Monday, August 29, 2011

Going back a bit.....this time last year we were frantically trying to get our dossier completed. This time last year we had no idea who our Maddox was. In China, this time last year, our Maddox was having surgery, a lip repair. No mother. No father. No family. Yet, she was loved. We know this.
Adoption....Ryan and I were recently invited to share our adoption testimony with our small group at church. Our stories are different. Where I grew up with positive images of adoption all around, his experiences where adoption had been in his life, were not as rosy. I knew I wanted to adopt. Always. My neighbor growing up was adopted, positive. Annie was my hero, positive.
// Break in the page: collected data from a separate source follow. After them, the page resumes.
<file path="src/rtl/hamming_rx_controller.sv">
// Receive-side Hamming(12,8) controller: captures codewords, computes the syndrome,
// corrects single-bit errors in a 2-stage valid/ready pipeline, and keeps saturating error counters.
module hamming_rx_controller #(
  parameter int CNT_W = 16
) (
  input  logic             clk,
  input  logic             rst,
  input  logic [11:0]      in_code,
  input  logic             in_valid,
  output logic             in_ready,
  output logic [7:0]       out_data,
  output logic [3:0]       out_syn,
  output logic             out_corr,
  output logic             out_uncorr,
  output logic             out_valid,
  input  logic             out_ready,
  input  logic             cnt_clr,
  output logic [CNT_W-1:0] corr_cnt,
  output logic [CNT_W-1:0] uncorr_cnt
);

  logic        s1_valid;
  logic [11:0] s1_code;
  logic        s2_valid;
  logic        s1_adv;
  logic        s2_adv;
  logic        deliver;
  logic [3:0]  syn;
  logic [7:0]  raw_data;
  logic [7:0]  fix_data;
  logic        fix_corr;
  logic        fix_uncorr;

  assign s2_adv    = ~s2_valid | out_ready;
  assign s1_adv    = s1_valid & s2_adv;
  assign in_ready  = ~s1_valid | s2_adv;
  assign out_valid = s2_valid;
  assign deliver   = s2_valid & out_ready;

  // Stage 1: capture. When in_ready is high, stage 1 is either empty or handing
  // its word to stage 2 this cycle, so it simply takes whatever in_valid says.
  // NOTE: sequential state uses non-blocking assignments so every register
  // samples pre-edge values and same-cycle stage hand-offs do not race.
  always_ff @(posedge clk or posedge rst) begin
    if (rst) begin
      s1_valid <= 1'b0;
      s1_code  <= '0;
    end else if (in_ready) begin
      s1_valid <= in_valid;
      if (in_valid) s1_code <= in_code;
    end
  end

  // Position k of the codeword lives in s1_code[k-1].
  assign syn[0] = s1_code[0] ^ s1_code[2] ^ s1_code[4] ^ s1_code[6] ^ s1_code[8]  ^ s1_code[10];
  assign syn[1] = s1_code[1] ^ s1_code[2] ^ s1_code[5] ^ s1_code[6] ^ s1_code[9]  ^ s1_code[10];
  assign syn[2] = s1_code[3] ^ s1_code[4] ^ s1_code[5] ^ s1_code[6] ^ s1_code[11];
  assign syn[3] = s1_code[7] ^ s1_code[8] ^ s1_code[9] ^ s1_code[10] ^ s1_code[11];

  assign raw_data = {s1_code[11], s1_code[10], s1_code[9], s1_code[8],
                     s1_code[6],  s1_code[5],  s1_code[4], s1_code[2]};

  // Syndrome-to-data-bit correction map; parity-bit hits leave data untouched.
  // NOTE: every output of this block gets a default first so no path can
  // leave one unassigned and infer a latch.
  always_comb begin
    fix_data   = raw_data;
    fix_corr   = 1'b0;
    fix_uncorr = 1'b0;
    case (syn)
      4'd0:                    ;
      4'd1, 4'd2, 4'd4, 4'd8:  fix_corr = 1'b1;
      4'd3:  begin fix_data[0] = ~raw_data[0]; fix_corr = 1'b1; end
      4'd5:  begin fix_data[1] = ~raw_data[1]; fix_corr = 1'b1; end
      4'd6:  begin fix_data[2] = ~raw_data[2]; fix_corr = 1'b1; end
      4'd7:  begin fix_data[3] = ~raw_data[3]; fix_corr = 1'b1; end
      4'd9:  begin fix_data[4] = ~raw_data[4]; fix_corr = 1'b1; end
      4'd10: begin fix_data[5] = ~raw_data[5]; fix_corr = 1'b1; end
      4'd11: begin fix_data[6] = ~raw_data[6]; fix_corr = 1'b1; end
      4'd12: begin fix_data[7] = ~raw_data[7]; fix_corr = 1'b1; end
      default:                 fix_uncorr = 1'b1;
    endcase
  end

  // Stage 2: output register, held while the consumer stalls.
  always_ff @(posedge clk or posedge rst) begin
    if (rst) begin
      s2_valid   <= 1'b0;
      out_data   <= '0;
      out_syn    <= '0;
      out_corr   <= 1'b0;
      out_uncorr <= 1'b0;
    end else if (s2_adv) begin
      s2_valid <= s1_valid;
      if (s1_adv) begin
        out_data   <= fix_data;
        out_syn    <= syn;
        out_corr   <= fix_corr;
        out_uncorr <= fix_uncorr;
      end
    end
  end

  // Saturating statistics; clear wins over a same-cycle increment.
  always_ff @(posedge clk or posedge rst) begin
    if (rst) begin
      corr_cnt   <= '0;
      uncorr_cnt <= '0;
    end else if (cnt_clr) begin
      corr_cnt   <= '0;
      uncorr_cnt <= '0;
    end else if (deliver) begin
      if (out_corr && (corr_cnt != '1))     corr_cnt   <= corr_cnt + 1'b1;
      if (out_uncorr && (uncorr_cnt != '1)) uncorr_cnt <= uncorr_cnt + 1'b1;
    end
  end

endmodule

</file>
Instead of "house," I played "adoption agency." I had a never ending love for children, all children, and I knew I could love any one of them, born of my flesh or born of my heart. This fact was confirmed in college while mentoring an eight year old girl. My dream was to be a mother. I knew, one day, somehow, I would accomplish this. And I did with Colin and Pryce. But, I wanted more. Adoption was the answer, it was part of my heart.
For Ryan, the story is not so glamorous. Unfortunately, for him, every.single.adoption experience in his life growing up did not have a positive impact on his life. Instead, they left him with a sour taste in his mouth. He was so unsure of adoption. He knew my heart. He knew my desires yet he questioned his ability to love a child, any child, the way he loved our boys. And the "what ifs" plagued him.
The other night, as I was clicking my way through available children in China, I came upon the most adorable four year old baby girl. She looks so sad. Her big, bright brown eyes look so lost. Her little head is shaved. And she is a month older than MK - four years old, four years waiting to be loved. Almost five. She reminded me of our girls. She is beautiful. Ryan was passing through the room and I said, "Awww, come look at this little girl. She just needs some love and a little hair and a bow in her head! I can't believe no one has snatched her up. She is just like our girls, repaired cleft lip and palate." Ryan looks. He shakes his head and says, "I know, B. If we only had the money." My mouth dropped. I said, "You mean you would go get her if we had the money?" He said, "Yes, why wouldn't we?"
Full circle. Adoption has changed us all.